IAEA officials
IAEA officialsAFP/File

The UN atomic agency's board approved on Thursday, with a crushing majority, a resolution criticizing Iran, AFP reported.

The resolution expresses "serious concern that Iran continues to defy" UN Security Council resolutions for it to suspend uranium enrichment, a process which can be used for peaceful purposes but also in a nuclear weapon.

It also highlights the International Atomic Energy Agency's complaint that activities at the Parchin base near Tehran, where it suspects nuclear weapons research took place, would “significantly hamper” inspectors should Iran let them visit.

The resolution was introduced at the meeting of the IAEA's 35-nation board of governors on Wednesday after days of haggling between Western nations and Russia and China, which are seen as more lenient on Tehran.

It was approved Thursday by 31 countries, with Cuba voting against and Egypt, Ecuador and Tunisia abstaining.

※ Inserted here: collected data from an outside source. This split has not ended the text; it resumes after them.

`config.mk`:
```
export PLATFORM = sky130hd
export DESIGN_NAME = malu_top
export DESIGN_NICKNAME = d
export VERILOG_FILES = /design/src/design/malu_pkg.sv /design/src/design/malu_datapath.sv /design/src/design/malu_divrem_step.sv /design/src/design/malu_mul_step.sv /design/src/design/malu_top.sv
export SDC_FILE = /design/constraint.sdc
export NUM_CORES = 1
export LEC_CHECK = 0
export BUFFER_PORTS_ARGS = -buffer_cell sky130_fd_sc_hd__buf_2
export CELL_PAD_IN_SITES_DETAIL_PLACEMENT = 0
export CELL_PAD_IN_SITES_GLOBAL_PLACEMENT = 2
export CORE_MARGIN = 10
export CORE_UTILIZATION = 32
export DETAILED_ROUTE_END_ITERATION = 6
export PLACE_DENSITY = 0.88
export SETUP_SLACK_MARGIN = 0.3
export SYNTH_ARGS = -nofsm -noshare
export SYNTH_HDL_FRONTEND = slang
export SYNTH_SLANG_ARGS = --single-unit
export TNS_END_PERCENT = 5
```
`constraint.sdc`:
```
create_clock -name clock -period 4.8 [get_ports clock]
set_input_delay 0.48 -clock clock [delete_from_list [all_inputs] [get_ports clock]]
set_output_delay 0.48 -clock clock [all_outputs]
set_load 0.1 [all_outputs]
```
File: config.mk
export PLATFORM = sky130hd
export DESIGN_NAME = rob_top
export DESIGN_NICKNAME = d
export VERILOG_FILES = /design/src/lc3b_rob_pkg.sv /design/src/rob_storage.sv /design/src/rob_dispatch.sv /design/src/rob_commit.sv /design/src/arch_regfile.sv /design/src/rob_top.sv
export SDC_FILE = /design/constraint.sdc
export NUM_CORES = 1
export LEC_CHECK = 0
export BUFFER_PORTS_ARGS = -buffer_cell sky130_fd_sc_hd__clkbuf_2
export CORE_ASPECT_RATIO = 1.75
export CORE_MARGIN = 2
export CORE_UTILIZATION = 30
export CTS_BUF_LIST = sky130_fd_sc_hd__clkbuf_8
export DETAILED_ROUTE_END_ITERATION = 10
export GPL_ROUTABILITY_DRIVEN = 0
export HOLD_SLACK_MARGIN = 0.15
export SLEW_MARGIN = 15
export SYNTH_ARGS = -nofsm -noshare
export SYNTH_HDL_FRONTEND = slang
export SYNTH_SLANG_ARGS = --single-unit
File: constraint.sdc
create_clock -name clk -period 5.6 [get_ports clk]
set_input_delay 0.56 -clock clk [delete_from_list [all_inputs] [get_ports clk]]
set_output_delay 0.56 -clock clk [all_outputs]
set_load 0.005 [all_outputs]
File: src/lc3b_rob_pkg.sv
package lc3b_rob_pkg;

	// lc3b opcode field, bits [15:12] of the instruction.
	typedef enum logic [3:0]
	{
		op_br   = 4'b0000,
		op_add  = 4'b0001,
		op_ldb  = 4'b0010,
		op_stb  = 4'b0011,
		op_jsr  = 4'b0100,
		op_and  = 4'b0101,
		op_ldr  = 4'b0110,
		op_str  = 4'b0111,
		op_rti  = 4'b1000,
		op_not  = 4'b1001,
		op_ldi  = 4'b1010,
		op_sti  = 4'b1011,
		op_jmp  = 4'b1100,
		op_shf  = 4'b1101,
		op_lea  = 4'b1110,
		op_trap = 4'b1111
	} lc3b_opcode;

	// eight architectural registers.
	typedef enum logic [2:0] {r0, r1, r2, r3, r4, r5, r6, r7} lc3b_reg;

	// four-phase intake states.
	typedef enum logic [1:0] {idle, write, ack_wait} disp_state;

	// entries whose value is known when they enter the buffer.
	function automatic logic done_at_dispatch(input lc3b_opcode op);
		case (op)
			op_br, op_lea, op_jsr, op_str, op_stb, op_sti: return 1'b1;
			default: return 1'b0;
		endcase
	endfunction

	// opcodes that retire into the register file.
	function automatic logic writes_reg(input lc3b_opcode op);
		case (op)
			op_add, op_and, op_not, op_shf: return 1'b1; // alu ops.
			op_ldb, op_ldr, op_ldi, op_lea, op_jsr: return 1'b1; // loads, lea, link.
			default: return 1'b0;
		endcase
	endfunction

endpackage

File: src/rob_storage.sv
`timescale 1ns/1ps

module rob_storage #(
	parameter data_width = 16,
	parameter tag_width = 3
)
(
	input logic clk,
	input logic rst,
	input logic we, // allocate at tail.
	input logic re, // retire head.
	input logic flush,
	input lc3b_rob_pkg::lc3b_opcode inst_in,
	input lc3b_rob_pkg::lc3b_reg dest_in,
	input logic [data_width-1:0] value_in,
	input logic predict_in,
	input logic cdb_valid,
	input logic [tag_width-1:0] cdb_tag,
	input logic [data_width-1:0] cdb_value,
	input logic [tag_width-1:0] src1_tag,
	input logic [tag_width-1:0] src2_tag,
	output lc3b_rob_pkg::lc3b_opcode head_inst,
	output lc3b_rob_pkg::lc3b_reg head_dest,
	output logic [data_width-1:0] head_value,
	output logic head_valid,
	output logic head_predict,
	output logic [tag_width-1:0] w_addr,
	output logic empty,
	output logic full,
	output logic [data_width-1:0] src1_value,
	output logic src1_ready,
	output logic [data_width-1:0] src2_value,
	output logic src2_ready
);

	localparam int depth = 2**tag_width;
	localparam logic [tag_width:0] full_cnt = (tag_width+1)'(depth);

	// per-entry fields.
	lc3b_rob_pkg::lc3b_opcode inst_mem [0:depth-1];
	lc3b_rob_pkg::lc3b_reg dest_mem [0:depth-1];
	logic [data_width-1:0] value_mem [0:depth-1];
	logic predict_mem [0:depth-1];
	logic valid_mem [0:depth-1]; // value is final.

	logic [tag_width-1:0] head; // oldest entry.
	logic [tag_width-1:0] tail; // next free slot.
	logic [tag_width:0] cnt; // one extra bit to tell full from empty.
	logic do_write;
	logic do_read;
	logic [tag_width-1:0] cdb_off; // distance of strobe tag from head.

	assign empty = (cnt == '0);
	assign full = (cnt == full_cnt);
	assign do_write = we && !full;
	assign do_read = re && !empty;
	assign w_addr = tail;

	// head view for commit.
	assign head_inst = inst_mem[head];
	assign head_dest = dest_mem[head];
	assign head_value = value_mem[head];
	assign head_valid = valid_mem[head];
	assign head_predict = predict_mem[head];

	// operand forwarding, straight array reads.
	assign src1_value = value_mem[src1_tag];
	assign src1_ready = valid_mem[src1_tag];
	assign src2_value = value_mem[src2_tag];
	assign src2_ready = valid_mem[src2_tag];

	// payload fields.
	always_ff @(posedge clk)
	begin
		if (do_write)
		begin
			inst_mem[tail] <= inst_in;
			dest_mem[tail] <= dest_in;
			value_mem[tail] <= value_in; // branch outcome or early result.
			predict_mem[tail] <= predict_in;
		end
		if (cdb_valid)
			value_mem[cdb_tag] <= cdb_value; // late result fills in by tag.
	end

	// pointers, count and valid flags.
	always_ff @(posedge clk)
	begin
		if (rst || flush)
		begin
			head <= '0;
			tail <= '0;
			cnt <= '0;
			for (int i = 0; i < depth; i++)
				valid_mem[i] <= 1'b0;
		end
		else
		begin
			if (do_write)
			begin
				valid_mem[tail] <= lc3b_rob_pkg::done_at_dispatch(inst_in);
				tail <= tail + tag_width'(1);
			end
			if (cdb_valid)
				valid_mem[cdb_tag] <= 1'b1;
			if (do_read)
			begin
				valid_mem[head] <= 1'b0; // slot free again.
				head <= head + tag_width'(1);
			end
			case ({do_write, do_read})
				2'b10: cnt <= cnt + (tag_width+1)'(1);
				2'b01: cnt <= cnt - (tag_width+1)'(1);
				default: cnt <= cnt; // both or neither.
			endcase
		end
	end

	assign cdb_off = cdb_tag - head;

	// dispatch must hold off while the buffer is full.
	a_no_write_full: assert property (@(posedge clk) disable iff (rst)
		we |-> !full);

	// commit only retires a real entry.
	a_no_read_empty: assert property (@(posedge clk) disable iff (rst)
		re |-> !empty);

	// a result must target an allocated slot.
	a_cdb_occupied: assert property (@(posedge clk) disable iff (rst || flush)
		cdb_valid |-> ({1'b0, cdb_off} < cnt));

endmodule

File: src/rob_dispatch.sv
`timescale 1ns/1ps

module rob_dispatch #(
	parameter tag_width = 3
)
(
	input logic clk,
	input logic rst,
	input logic disp_req, // four-phase request from the front end.
	input logic full,
	input logic flush,
	input logic [tag_width-1:0] w_addr, // current tail of the buffer.
	output logic we,
	output logic disp_ack,
	output logic [tag_width-1:0] disp_tag
);

	lc3b_rob_pkg::disp_state state;
	lc3b_rob_pkg::disp_state state_next;
	logic [tag_width-1:0] tag_q; // slot handed to this request.

	// write lasts one cycle, held back while a flush is in progress.
	assign we = (state == lc3b_rob_pkg::write) && !flush;
	assign disp_ack = (state == lc3b_rob_pkg::ack_wait);
	assign disp_tag = tag_q;

	always_comb
	begin
		state_next = state;
		case (state)
			lc3b_rob_pkg::idle:
			begin
				// stay here while full, that is the back-pressure.
				if (disp_req && !full)
					state_next = lc3b_rob_pkg::write;
			end
			lc3b_rob_pkg::write:
			begin
				if (!flush)
					state_next = lc3b_rob_pkg::ack_wait; // entry lands on this edge.
			end
			lc3b_rob_pkg::ack_wait:
			begin
				if (!disp_req)
					state_next = lc3b_rob_pkg::idle; // req dropped, release ack.
			end
			default: state_next = lc3b_rob_pkg::idle;
		endcase
	end

	always_ff @(posedge clk)
	begin
		if (rst)
			state <= lc3b_rob_pkg::idle;
		else
			state <= state_next;
	end

	// remember the slot, tail moves on after the write.
	always_ff @(posedge clk)
	begin
		if (we)
			tag_q <= w_addr;
	end

	// ack only answers a request that is still up.
	a_ack_needs_req: assert property (@(posedge clk) disable iff (rst)
		$rose(disp_ack) |-> disp_req);

endmodule

File: src/rob_commit.sv
`timescale 1ns/1ps

module rob_commit #(
	parameter data_width = 16
)
(
	input logic clk,
	input logic rst,
	input logic empty,
	input lc3b_rob_pkg::lc3b_opcode head_inst,
	input lc3b_rob_pkg::lc3b_reg head_dest,
	input logic [data_width-1:0] head_value,
	input logic head_valid,
	input logic head_predict,
	output logic re,
	output logic flush,
	output logic rf_we,
	output lc3b_rob_pkg::lc3b_reg rf_dest,
	output logic [data_width-1:0] rf_data,
	output logic commit_valid,
	output lc3b_rob_pkg::lc3b_opcode commit_inst,
	output lc3b_rob_pkg::lc3b_reg commit_dest,
	output logic [data_width-1:0] commit_value,
	output logic mispredict
);

	logic is_branch;
	logic wrong_path; // predicted direction differs from outcome.

	assign is_branch = (head_inst == lc3b_rob_pkg::op_br);
	assign wrong_path = is_branch && (head_predict != head_value[0]);

	// retire the head once its value is in, never while flushing.
	assign re = !empty && head_valid && !flush;

	// flush is the registered mispredict, live for one cycle.
	assign flush = mispredict;

	// register write uses the committed copy, one cycle behind commit_valid.
	assign rf_dest = commit_dest;
	assign rf_data = commit_value;

	always_ff @(posedge clk)
	begin
		if (rst)
		begin
			commit_valid <= 1'b0;
			rf_we <= 1'b0;
			mispredict <= 1'b0;
		end
		else
		begin
			commit_valid <= re;
			rf_we <= re && lc3b_rob_pkg::writes_reg(head_inst); // stores and branches skip.
			mispredict <= re && wrong_path;
		end
	end

	// retired entry as seen from outside.
	always_ff @(posedge clk)
	begin
		if (re)
		begin
			commit_inst <= head_inst;
			commit_dest <= head_dest;
			commit_value <= head_value;
		end
	end

endmodule

File: src/arch_regfile.sv
`timescale 1ns/1ps

module arch_regfile #(
	parameter data_width = 16
)
(
	input logic clk,
	input logic rst,
	input logic we,
	input lc3b_rob_pkg::lc3b_reg dest,
	input logic [data_width-1:0] data,
	input lc3b_rob_pkg::lc3b_reg sel, // read select.
	output logic [data_width-1:0] value
);

	logic [data_width-1:0] regs [0:7]; // r0 to r7.

	always_ff @(posedge clk)
	begin
		if (rst)
		begin
			for (int i = 0; i < 8; i++)
				regs[i] <= '0;
		end
		else if (we)
		begin
			regs[dest] <= data; // one write per cycle from commit.
		end
	end

	// read is combinational, a write shows up after the edge.
	assign value = regs[sel];

endmodule

File: src/rob_top.sv
`timescale 1ns/1ps

module rob_top #(
	parameter data_width = 16,
	parameter tag_width = 3
)
(
	input logic clk,
	input logic rst,
	input logic disp_req,
	input lc3b_rob_pkg::lc3b_opcode disp_inst,
	input lc3b_rob_pkg::lc3b_reg disp_dest,
	input logic [data_width-1:0] disp_value, // bit 0 is the outcome for op_br.
	input logic disp_predict,
	output logic disp_ack,
	output logic [tag_width-1:0] disp_tag,
	input logic cdb_valid,
	input logic [tag_width-1:0] cdb_tag,
	input logic [data_width-1:0] cdb_value,
	input logic [tag_width-1:0] src1_tag,
	input logic [tag_width-1:0] src2_tag,
	output logic [data_width-1:0] src1_value,
	output logic src1_ready,
	output logic [data_width-1:0] src2_value,
	output logic src2_ready,
	output logic commit_valid,
	output lc3b_rob_pkg::lc3b_opcode commit_inst,
	output lc3b_rob_pkg::lc3b_reg commit_dest,
	output logic [data_width-1:0] commit_value,
	output logic mispredict,
	input lc3b_rob_pkg::lc3b_reg reg_sel,
	output logic [data_width-1:0] reg_value
);

	logic we;
	logic re;
	logic flush;
	logic full;
	logic empty;
	logic [tag_width-1:0] w_addr;
	lc3b_rob_pkg::lc3b_opcode head_inst;
	lc3b_rob_pkg::lc3b_reg head_dest;
	logic [data_width-1:0] head_value;
	logic head_valid;
	logic head_predict;
	logic rf_we;
	lc3b_rob_pkg::lc3b_reg rf_dest;
	logic [data_width-1:0] rf_data;

	rob_dispatch #(.tag_width(tag_width)) u_dispatch (
		.clk(clk), .rst(rst), .disp_req(disp_req), .full(full), .flush(flush),
		.w_addr(w_addr), .we(we), .disp_ack(disp_ack), .disp_tag(disp_tag)
	);

	rob_storage #(.data_width(data_width), .tag_width(tag_width)) u_storage (
		.clk(clk), .rst(rst), .we(we), .re(re), .flush(flush),
		.inst_in(disp_inst), .dest_in(disp_dest), .value_in(disp_value),
		.predict_in(disp_predict), .cdb_valid(cdb_valid), .cdb_tag(cdb_tag),
		.cdb_value(cdb_value), .src1_tag(src1_tag), .src2_tag(src2_tag),
		.head_inst(head_inst), .head_dest(head_dest), .head_value(head_value),
		.head_valid(head_valid), .head_predict(head_predict), .w_addr(w_addr),
		.empty(empty), .full(full), .src1_value(src1_value), .src1_ready(src1_ready),
		.src2_value(src2_value), .src2_ready(src2_ready)
	);

	rob_commit #(.data_width(data_width)) u_commit (
		.clk(clk), .rst(rst), .empty(empty), .head_inst(head_inst),
		.head_dest(head_dest), .head_value(head_value), .head_valid(head_valid),
		.head_predict(head_predict), .re(re), .flush(flush), .rf_we(rf_we),
		.rf_dest(rf_dest), .rf_data(rf_data), .commit_valid(commit_valid),
		.commit_inst(commit_inst), .commit_dest(commit_dest),
		.commit_value(commit_value), .mispredict(mispredict)
	);

	arch_regfile #(.data_width(data_width)) u_regfile (
		.clk(clk), .rst(rst), .we(rf_we), .dest(rf_dest), .data(rf_data),
		.sel(reg_sel), .value(reg_value)
	);

endmodule

Yosys cells after proc, flatten, opt, wreduce, memory -nomap -nowiden
Memories as Yosys holds them, arrays and structs flattened. A register that Yosys moved wholly into a read port is not among the register bits.
Cells that the tools add are included.
{"block": "classes", "reduce_logical": 24, "magnitude_cmp": 0, "shift": 0, "div": 0, "eq_ne": 14, "n_addsub": 4, "mul": 0, "bitwise_logic": 0, "n_mux": 47}
{"op": "$mux 3", "n": 12}
{"op": "$mux 1", "n": 29}
{"op": "$mux 16", "n": 1}
{"op": "$reduce_or 16->1", "n": 1}
{"op": "$eq 4x4->1 const B", "n": 3}
{"op": "$logic_not 4->1", "n": 3}
{"op": "$logic_and 1x1->1", "n": 9}
{"op": "$eq 4x3->1 const B", "n": 2}
{"op": "$pmux 4 s2", "n": 1}
{"op": "$add 3x1->3 const B", "n": 2}
{"op": "$mux 2", "n": 3}
{"op": "$pmux 2 s3", "n": 1}
{"op": "$reduce_or 6->1", "n": 1}
{"op": "$add 4x1->4 const B", "n": 1}
{"op": "$eq 2x1->1 const B", "n": 2}
{"op": "$eq 2x2->1 const B", "n": 2}
{"op": "$eq 4x2->1 const B", "n": 1}
{"op": "$ne 2x2->1 const B", "n": 2}
{"op": "$sub 4x1->4 const B", "n": 1}
{"op": "$logic_not 1->1", "n": 3}
{"op": "$reduce_and 3->1", "n": 1}
{"op": "$reduce_or 1->1", "n": 3}
{"op": "$logic_not 2->1", "n": 1}
{"op": "$ne 2x1->1 const B", "n": 1}
{"op": "3 further kinds", "n": 3}
{"block": "totals", "n_memories": 7, "regBits": 38, "out_inout_bits": 79, "mem_bits_ro": 16, "latchBits": 0, "ram_bits": 328}
{"memory": "u_regfile.regs", "depth": 8, "word_bits": 16, "rd": 1, "rd_ports_with_merged_regs": 0, "write_ports": 8, "line_no": "arch_regfile.sv:16", "rtl": "logic [data_width-1:0] regs [0:7];"}
{"memory": "u_storage.value_mem", "depth": 8, "word_bits": 16, "rd": 3, "rd_ports_with_merged_regs": 1, "write_ports": 2, "line_no": "rob_storage.sv:42", "rtl": "logic [data_width-1:0] value_mem [0:depth-1];"}
{"memory": "u_storage.inst_mem", "depth": 8, "word_bits": 4, "rd": 1, "rd_ports_with_merged_regs": 1, "write_ports": 1, "line_no": "rob_storage.sv:40", "rtl": "lc3b_rob_pkg::lc3b_opcode inst_mem [0:depth-1];"}
{"memory": "u_storage.dest_mem", "depth": 8, "word_bits": 3, "rd": 1, "rd_ports_with_merged_regs": 1, "write_ports": 1, "line_no": "rob_storage.sv:41", "rtl": "lc3b_rob_pkg::lc3b_reg dest_mem [0:depth-1];"}
{"memory": "(no name shown)", "depth": 16, "word_bits": 1, "rd": 1, "rd_ports_with_merged_regs": 0, "write_ports": 0, "line_no": "lc3b_rob_pkg.sv:40", "rtl": "case (op)"}
{"memory": "u_storage.predict_mem", "depth": 8, "word_bits": 1, "rd": 1, "rd_ports_with_merged_regs": 1, "write_ports": 1, "line_no": "rob_storage.sv:43", "rtl": "logic predict_mem [0:depth-1];"}
{"memory": "+1 memories"}

Depth between registers and ports, before layout
Gate-level depths: netlist of the first run.
{"block": "logic_depth", "word_depth": 10, "mapped_depth": 12, "ltp_nobuf": 10}

Cells and area by module
A second synthesis of the first run with hierarchy kept.
{"block": "hier_totals", "cells_unflattened": 1138, "hier_area_um2": 19122.1}
{"module": "rob_storage", "n_inst": 1, "area_per_inst_um2": 12084.1, "cells_each": 693, "seq_area_each_um2": 6185.9}
{"module": "arch_regfile", "n_inst": 1, "area_per_inst_um2": 5845.6, "cells_each": 373, "seq_area_each_um2": 3843.7}
{"module": "rob_commit", "n_inst": 1, "area_per_inst_um2": 996.0, "cells_each": 60, "seq_area_each_um2": 750.7}
{"module": "rob_dispatch", "n_inst": 1, "area_per_inst_um2": 196.4, "cells_each": 12, "seq_area_each_um2": 130.1}

Least setup slack after synthesis of the first run
No wires, ideal clock.
{"block": "synth_timing", "kind": "reg-to-reg", "start": "register u_commit.mispredict, in the netlist u_commit.flush", "end": "memory u_storage.value_mem[3][0] (enable)", "path_buffers": 2, "setup_ns": 0.411, "period_less_slack_ns": 2.932, "t_arrival_ns": 2.520, "slack_ns": 2.668, "t_required_ns": 5.189, "stages_incl_launch_ff": 6, "path_cell_list": "dfxtp_1 > or3b_1 > buf_2 > or3_1 > buf_2 > o21ai_0"}
{"item": "from (decl)", "line_no": "rob_commit.sv:24", "rtl": "output logic mispredict"}
{"item": "from (signal assigned)", "line_no": "rob_commit.sv:55", "rtl": "mispredict <= re && wrong_path;"}
{"item": "to (decl)", "line_no": "rob_storage.sv:42"}

==> run summary, run 1 <==
status -> finished, final reports clean
Fin. Hold Viols -> 0
hold path startpoint -> disp_predict
Critical path buffers and inverters -> 1
Avg Synthesized Cell Area -> 16.3 µm²
initial antenna violation count -> 6
H-Tree Depth -> 2
Routed Antenna Nets -> 0
Die Y -> 335 µm
Startpoint Class -> flip-flop
Reg2Reg Setup Slack -> 2.35 ns
CP Class -> reg -> reg
final HPWL from detailed placement -> 35900 µm
mapped cell area -> 18800 µm²
number of post-CTS setup repair buffers -> 0
setup violators final -> 0
fin crit share -> 0.580
die area -> 64800 µm²
maximum fanout along the worst path -> 42
vias in the first global route -> 11728
Slew headroom -> 0.201
global-route wire length before repair -> 78200 µm
Post-synth EDFFs -> 346
GR Overflow Total -> 0
Mapped Nets -> 1220
crit path DAT -> 3.81 ns
Synth top cells by count -> edfxtp_1, mux2_2, mux4_2
Mapped Cells -> 1157
DR vias -> 11049
maxcap violations -> 0
initial DRC count -> 670
DR pass1 iterations -> 7
clock network power share -> 0.371
minimum clock period -> 3.25 ns
most frequent cell after synthesis -> edfxtp_1
flip-flop and latch count after synthesis -> 372
Critical-path top delay cell -> nor4_1
Post-synth ARST share -> 0
Core Footprint -> 62100 µm²
share of the synthesized area in the top cell type -> 0.552
post-cts resize count -> 0
# clock sinks -> 372
number of remaining DRC errors -> 0
die width -> 193 µm
largest net degree at the start of global routing -> 43
TNS Setup -> 0 ns
clock buffer depth -> 3
via/cell ratio -> 5.14
hold depth -> 1
nets -> 1371
register clock-pin slew on the reported worst setup and hold paths -> 0.08 ns
switch share -> 0.240
dominant cell type by area after synthesis -> edfxtp_1
Fin Clk Skew -> 0.0372 ns
IO Port Bufs -> 134
CP top delay family -> simple AND/OR/NAND/NOR gates
RSZ-0062 raised after global routing -> false
synthesis-to-finish area growth -> 14.8%
Top Ports -> 135
Worst Reg2Reg Path Length in Cells -> 10
drt total wl -> 53100 µm
clock root buffer master -> clkbuf_8
Initial Utilization -> 0.303
Worst-Margin Slew -> 1.20 ns
total power -> 5.98 mW
Sw Pwr -> 1.44 mW
Placement Setup Slack -> 2.23 ns
warnings from Yosys -> 0
Netlist cell types -> 59
CTS tree -> done
min-delay worst type -> in -> reg
worst skew pair latency -> 0.65 ns
Num CTS Buffers -> 53
dominant cells by area after synthesis -> edfxtp_1, mux4_2, mux2_2
Max stage delay on crit path -> 0.68 ns
Top FF cell, synth -> edfxtp_1
Avg WL per Cell -> 24.7 µm
Peak VDD IR -> 141 µV
layout cell share with drive strength beyond 1 -> 0.438
Pwr Density -> 277 nW/µm²
critical path cell sequence -> buf_4, a2111oi_1, nor4_1, ha_1, xor2_1, ha_1, a21oi_1, xor2_1, or3_1, a21oi_1
final worst slack -> 2.35 ns
CP endpoint kind -> flip-flop
Filler Cell Count -> 5885
Power Internal -> 4.54 mW
Worst path depth -> 10
total track usage -> 0.163
combinational share of power -> 0.099
required time of the worst setup path -> 6.17 ns
Max Clk Rate -> 0.308 GHz
leak pwr -> 7.50 nW
Seq pwr share -> 0.531
Slew Limit Fails -> 0
Rows -> 121
sequential fraction of the synthesis area -> 0.580
==> power by group through the flow <==
stage / Sequential, mW / Combinational [mW] / Clock [mW]
after CTS: 3.17 / 0.597 / 2.28
after floorplan: 3.21 / 0.374 / 0
after detailed placement: 3.23 / 0.593 / 0
final: 3.17 / 0.589 / 2.22
after global placement: 3.23 / 0.585 / 0
after global routing: 3.18 / 0.634 / 2.36
==> registers in the layout, indices dropped and copies added (netlist names), named ones only <==
register / cells
u_storage.w_addr: 3
u_storage.cnt: 4
u_commit.commit_valid: 1
u_dispatch.disp_tag: 3
u_storage.predict_mem: 8
u_commit.rf_we: 1
u_commit.flush: 1
u_commit.commit_inst: 4
u_commit.commit_value: 16
u_storage.head: 3
u_storage.dest_mem: 24
u_storage.valid_mem: 8
u_dispatch.state: 2
u_commit.commit_dest: 3
u_regfile.regs: 128
u_storage.inst_mem: 32
u_storage.value_mem: 128
==> metrics by stage <==
stage               area (µm²)   util  hold WS (ns)  instances
CTS                      21600  0.348         0.172       2145
global route             21600  0.348         0.215       2148
finish                   21600  0.348         0.220       2149
floorplan                18800      -         0.408       1157
global placement         20500  0.330         0.426       2051
detailed placement       20500  0.330         0.435       2051
==> repair_timing <==
item	in CTS	in global routing
hold endpoints to repair	1	0
endpoints found under the setup margin	0	0
hold buffers	1	0
==> cells in the final DEF, fill, tap and decap left out, types with 7 or more instances in the layout <==
cell type	Yosys	routed
dfxtp_1	26	24
clkbuf_2	0	134
clkbuf_8	0	58
mux2i_1	7	7
mux2_2	180	180
nor2b_1	7	7
nand3_1	9	9
inv_1	9	30
o21ai_0	17	8
nand2_1	73	73
nor3_1	13	12
a21oi_1	14	14
edfxtp_1	346	346
mux4_2	147	147
o21ai_1	1	7
nor2_1	28	27
and2_1	129	129
buf_4	1	37
ha_1	7	7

“I think this resolution sends a very clear signal to Iran that the diplomatic pressure is intensifying and Iran's isolation is growing," U.S. envoy to the IAEA Robert Wood was quoted by AFP as having told reporters after the vote.

"The time right now is for compliance over defiance and Iran needs to comply now with its obligations.... We hope that Iran will hear and understand the message and begin to cooperate with the agency," he added.

"We are determined, with those countries that are ready, to further increase sanctions against Iran, as long as it continues to refuse to comply with its international obligations," French foreign ministry spokesman Vincent Floreani said in a statement.

Iran's envoy Ali Asghar Soltanieh hit back at the resolution, saying it “is not the way to resolve the Iranian nuclear issue. It will only complicate the situation and jeopardize the cooperative environment.”

The IAEA resolution stopped short of referring Iran to the Security Council, but it was significant that Western nations were able to get Moscow and Beijing on board.

The resolution "reflects the desire of member states to underscore that diplomacy is paramount and it warns Israel in two separate paragraphs that the diplomatic process should be supported," Mark Hibbs from the Carnegie Endowment for International Peace told AFP.

The IAEA's latest report on August 30 said that Iran had doubled since May the capacity at the underground Fordo site by installing around 1,000 new centrifuges.

Last week it was reported that several European Union nations are exploring a new raft of sanctions against Iran as exasperation mounts over blocked talks on the country's contested nuclear program.